TASK DIRECTIONS:
Could you retype all of the data below exactly as given?
***
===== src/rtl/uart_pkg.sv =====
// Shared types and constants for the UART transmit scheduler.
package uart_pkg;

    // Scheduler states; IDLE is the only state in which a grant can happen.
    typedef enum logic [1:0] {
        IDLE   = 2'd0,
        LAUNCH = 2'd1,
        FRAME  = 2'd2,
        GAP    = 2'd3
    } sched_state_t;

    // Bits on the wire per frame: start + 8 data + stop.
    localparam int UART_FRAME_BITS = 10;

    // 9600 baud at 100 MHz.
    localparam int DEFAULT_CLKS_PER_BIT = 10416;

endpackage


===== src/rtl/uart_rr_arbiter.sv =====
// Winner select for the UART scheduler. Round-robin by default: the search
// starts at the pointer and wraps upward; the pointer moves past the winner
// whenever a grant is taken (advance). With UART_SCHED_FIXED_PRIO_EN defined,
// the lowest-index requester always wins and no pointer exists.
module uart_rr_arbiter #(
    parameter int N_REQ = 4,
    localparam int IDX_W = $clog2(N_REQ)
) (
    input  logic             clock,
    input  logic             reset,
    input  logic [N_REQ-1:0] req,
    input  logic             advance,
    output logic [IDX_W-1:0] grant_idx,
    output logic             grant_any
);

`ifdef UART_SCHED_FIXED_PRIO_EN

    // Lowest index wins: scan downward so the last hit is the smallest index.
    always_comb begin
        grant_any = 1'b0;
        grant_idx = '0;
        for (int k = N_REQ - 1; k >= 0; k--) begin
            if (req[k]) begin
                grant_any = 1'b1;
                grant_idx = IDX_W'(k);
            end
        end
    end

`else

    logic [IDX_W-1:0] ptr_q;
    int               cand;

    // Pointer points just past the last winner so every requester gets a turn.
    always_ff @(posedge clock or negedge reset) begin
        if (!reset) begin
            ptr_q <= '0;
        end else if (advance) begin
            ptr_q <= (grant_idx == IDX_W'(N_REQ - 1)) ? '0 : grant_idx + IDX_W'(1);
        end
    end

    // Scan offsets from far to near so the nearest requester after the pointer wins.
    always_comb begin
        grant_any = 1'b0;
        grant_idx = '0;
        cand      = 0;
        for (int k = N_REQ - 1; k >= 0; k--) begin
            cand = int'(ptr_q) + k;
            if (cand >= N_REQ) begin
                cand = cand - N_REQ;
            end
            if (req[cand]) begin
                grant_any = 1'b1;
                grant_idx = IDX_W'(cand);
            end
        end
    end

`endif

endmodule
***
PROBLEM SOLUTION:
===== src/rtl/uart_pkg.sv =====
// Shared types and constants for the UART transmit scheduler.
package uart_pkg;

    // Scheduler states; IDLE is the only state in which a grant can happen.
    typedef enum logic [1:0] {
        IDLE   = 2'd0,
        LAUNCH = 2'd1,
        FRAME  = 2'd2,
        GAP    = 2'd3
    } sched_state_t;

    // Bits on the wire per frame: start + 8 data + stop.
    localparam int UART_FRAME_BITS = 10;

    // 9600 baud at 100 MHz.
    localparam int DEFAULT_CLKS_PER_BIT = 10416;

endpackage


===== src/rtl/uart_rr_arbiter.sv =====
// Winner select for the UART scheduler. Round-robin by default: the search
// starts at the pointer and wraps upward; the pointer moves past the winner
// whenever a grant is taken (advance). With UART_SCHED_FIXED_PRIO_EN defined,
// the lowest-index requester always wins and no pointer exists.
module uart_rr_arbiter #(
    parameter int N_REQ = 4,
    localparam int IDX_W = $clog2(N_REQ)
) (
    input  logic             clock,
    input  logic             reset,
    input  logic [N_REQ-1:0] req,
    input  logic             advance,
    output logic [IDX_W-1:0] grant_idx,
    output logic             grant_any
);

`ifdef UART_SCHED_FIXED_PRIO_EN

    // Lowest index wins: scan downward so the last hit is the smallest index.
    always_comb begin
        grant_any = 1'b0;
        grant_idx = '0;
        for (int k = N_REQ - 1; k >= 0; k--) begin
            if (req[k]) begin
                grant_any = 1'b1;
                grant_idx = IDX_W'(k);
            end
        end
    end

`else

    logic [IDX_W-1:0] ptr_q;
    int               cand;

    // Pointer points just past the last winner so every requester gets a turn.
    always_ff @(posedge clock or negedge reset) begin
        if (!reset) begin
            ptr_q <= '0;
        end else if (advance) begin
            ptr_q <= (grant_idx == IDX_W'(N_REQ - 1)) ? '0 : grant_idx + IDX_W'(1);
        end
    end

    // Scan offsets from far to near so the nearest requester after the pointer wins.
    always_comb begin
        grant_any = 1'b0;
        grant_idx = '0;
        cand      = 0;
        for (int k = N_REQ - 1; k >= 0; k--) begin
            cand = int'(ptr_q) + k;
            if (cand >= N_REQ) begin
                cand = cand - N_REQ;
            end
            if (req[cand]) begin
                grant_any = 1'b1;
                grant_idx = IDX_W'(cand);
            end
        end
    end

`endif

endmodule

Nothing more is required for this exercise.